There is no expression involving gradients of the discriminator network. Then why we need to calculate it ?
Thanks in advance
…
I can’t understand what you are drawing…
Is it net_D?
Sorry about my handwriting. If you write the expression for d(loss_G) / d(G) , will you find anywhere in the chain rule the expression involving gradients of D ? This is my question…Hope I am clear…If there is no expression involving gradients of D, then why we need to compute it? We can set the grad_req to be null right ?
Thanks in advance
I don’t think we still need to compute the gradients of the Discriminator network. Can you show me the chain rule expression from loss_G to the net_G involving anything with the gradients of net_D ?

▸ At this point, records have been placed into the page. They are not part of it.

What follows belongs to an exercise in optimizing a design on an open flow for small area and a short achievable clock period; a production flow would make more cautious choices.
Only simulation tests tie the RTL to the original design; equivalence was not proved.

## run A
==> flow/design.v (excerpt) <==
module ex_stage (
  input  logic              clk,
  input  logic              rst_n,
  input  ex_pkg::alu_op_e   alu_operator_i,
  input  ex_pkg::word_t     alu_operand_a_i,
  input  ex_pkg::word_t     alu_operand_b_i,
  input  ex_pkg::word_t     alu_operand_c_i,
  input  logic              alu_en_i,
  input  ex_pkg::mul_op_e   mult_operator_i,
  input  ex_pkg::word_t     mult_operand_a_i,
  input  ex_pkg::word_t     mult_operand_b_i,
  input  ex_pkg::word_t     mult_operand_c_i,
  input  logic              mult_en_i,
  input  logic              csr_access_i,
  input  ex_pkg::word_t     csr_rdata_i,
  input  logic              branch_in_ex_i,
  input  ex_pkg::reg_addr_t regfile_alu_waddr_i,
  input  logic              regfile_alu_we_i,
  input  ex_pkg::reg_addr_t regfile_waddr_i,
  input  logic              regfile_we_i,
  input  logic              lsu_en_i,
  input  ex_pkg::word_t     lsu_rdata_i,
  input  logic              lsu_ready_ex_i,
  input  logic              lsu_err_i,
  input  logic              wb_ready_i,
  output ex_pkg::reg_addr_t regfile_alu_waddr_fw_o,
  output logic              regfile_alu_we_fw_o,
  output ex_pkg::word_t     regfile_alu_wdata_fw_o,
  output ex_pkg::reg_addr_t regfile_waddr_wb_o,
  output logic              regfile_we_wb_o,
  output ex_pkg::word_t     regfile_wdata_wb_o,
  output ex_pkg::word_t     jump_target_o,
  output logic              branch_decision_o,
  output logic              mult_multicycle_o,
  output logic              ex_ready_o,
  output logic              ex_valid_o
);
Settings: LEC_CHECK=0, ABC_AREA=1, CAP_MARGIN=20, CORE_MARGIN=2, CORE_UTILIZATION=40, SETUP_SLACK_MARGIN=3, SLEW_MARGIN=20, SYNTH_HIERARCHICAL=1; clock period 15.0 ns.
standard.sh (not shown) runs the stock make flow with config.mk's settings and CLKGATE_MAP_FILE= SYNTH_SCRIPT=/design/flow/synth_recipe.tcl, a recipe that flattens the netlist after the stock synthesis.
==> flow/flow/run.sh <==
#!/bin/bash
# The standard layout, with two changes to how it is made:
# - the port buffers are plain buffers (sky130_fd_sc_hd__buf_1) instead of the delay
#   cell buffer_ports picks by itself;
# - the buffers synthesis put in are taken out at floorplan (REMOVE_ABC_BUFFERS), and
#   the resizer buffers the nets again where timing and slew need it.
set -euo pipefail
export BUFFER_PORTS_ARGS="-buffer_cell sky130_fd_sc_hd__buf_1"
export REMOVE_ABC_BUFFERS=1
bash standard.sh > standard.log 2>&1
Input-level comparison between run B and run A:
--- a/flow/flow/run.sh
+++ b/flow/flow/run.sh
@@ -6 +6,2 @@
-#   the resizer buffers the nets again where timing and slew need it.
+#   the resizer buffers the nets again where timing and slew need it;
+# - after global route the resizer downsizes gates off the critical paths (RECOVER_POWER).
@@ -9,0 +11 @@
+export RECOVER_POWER=30
--- a/flow/config.mk
+++ b/flow/config.mk
@@ -12 +12 @@
-export SETUP_SLACK_MARGIN = 3
+export SETUP_SLACK_MARGIN = 3.25
The sole clean run among run A and run B is run A.
A cell at the slowest stage of the critical path of sky130_fd_sc_hd__o21ai_2 is what run A shows, while sky130_fd_sc_hd__fa_1 belongs to run B.
Length of routed met3 wiring, run B vs run A: up by a few percent
The flip-flop and latch area on run A is in line with that on run B.
Run B ended up with a higher detailed-route wire length than run A did.
Per the comparison of run B with run A, remaining global-route overflow barely changed; buffer and inverter count on the worst path climbed 2; core utilization climbed 0.88 points.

This is what I am trying to convey. I still get the same loss configuration If I set the discriminator network’s parameters gradient_requirement to be null in the update_G function. Correct me If I am wrong. If the discriminator network were a large neural network , then computing the gradients will be a costly operation.
I’m not sure about my opinion.
But my thoughts are that we don’t update gradient for net_D in the update_G function, but only computing the gradient of net_D.
See the description for ‘null’. It says the gradient arrays will not be allocated. Therefore , how will the gradients will be calculated and where it will be stored ?
" If the generator does a perfect job, then D(x′)≈1D(x′)≈1 so the above loss near 0, which results the gradients are too small to make a good progress for the discriminator. So commonly we minimize the following loss:"
Don’t you think this will lead to a large error? You can simply plot it.
I guess this final expression is what the loss_G.backward() calculates, which should include net_G and net_D in the code because the gradient is calculated using the weights in net_D and net_G.
Hi, very impressive discussion about the “black box”. I wonder if any progress for GAN learning the exact matrix A and b just using the “real data”. Or maybe the NN just care about the result. That is interesting because we could have various A and b to make the data looks the “same”, howerve, they are actually different. @goldpiggy @Donald_Smith
@peng look: " so the above loss near 0" the generator tries to maximize this cost -log(1-d(g(z))), and the max value for that is not zero! it is infinite. you can easily plot -log(1-d(g(z))) at here: https://www.desmos.com/calculator
The snippet in function update_D
# Do not need to compute gradient for `net_G`, detach it from
# computing gradients.
fake_Y = net_D(fake_X.detach())
loss_D = (loss(real_Y, ones.reshape(real_Y.shape)) +
loss(fake_Y, zeros.reshape(fake_Y.shape))) / 2
loss_D.backward()
Why not compute the gradient for net_G? As what we can see, fake_Y = net_D(net_G(Z)), since fake_Y is a part of the computation of loss_D, on which we call the backward(). So I can’t figure out the reason to call detach on net_G(Z), I mean, the variable fake_X.
Here’s my trial to not to detach fake_X:
For comparison, the second pic is the “detach” ver, whose code is the same as the tutorial:
(for the sake of the restriction for new user in this website, the second pic is posted below)
For comparison, the second pic is the “detach” ver, whose code is the same as the tutorial:
@goldpiggy thanks in advance!
Yes, this sentence is so confusing to me.
Generally we calculate gradients to update network parameters later. But in the function update_D, we just want to update the parameters of network D. So the gradients of the parameters in network G are not needed. Since keeping track of the gradients is computationally expensive, it is better to detach fake_X first.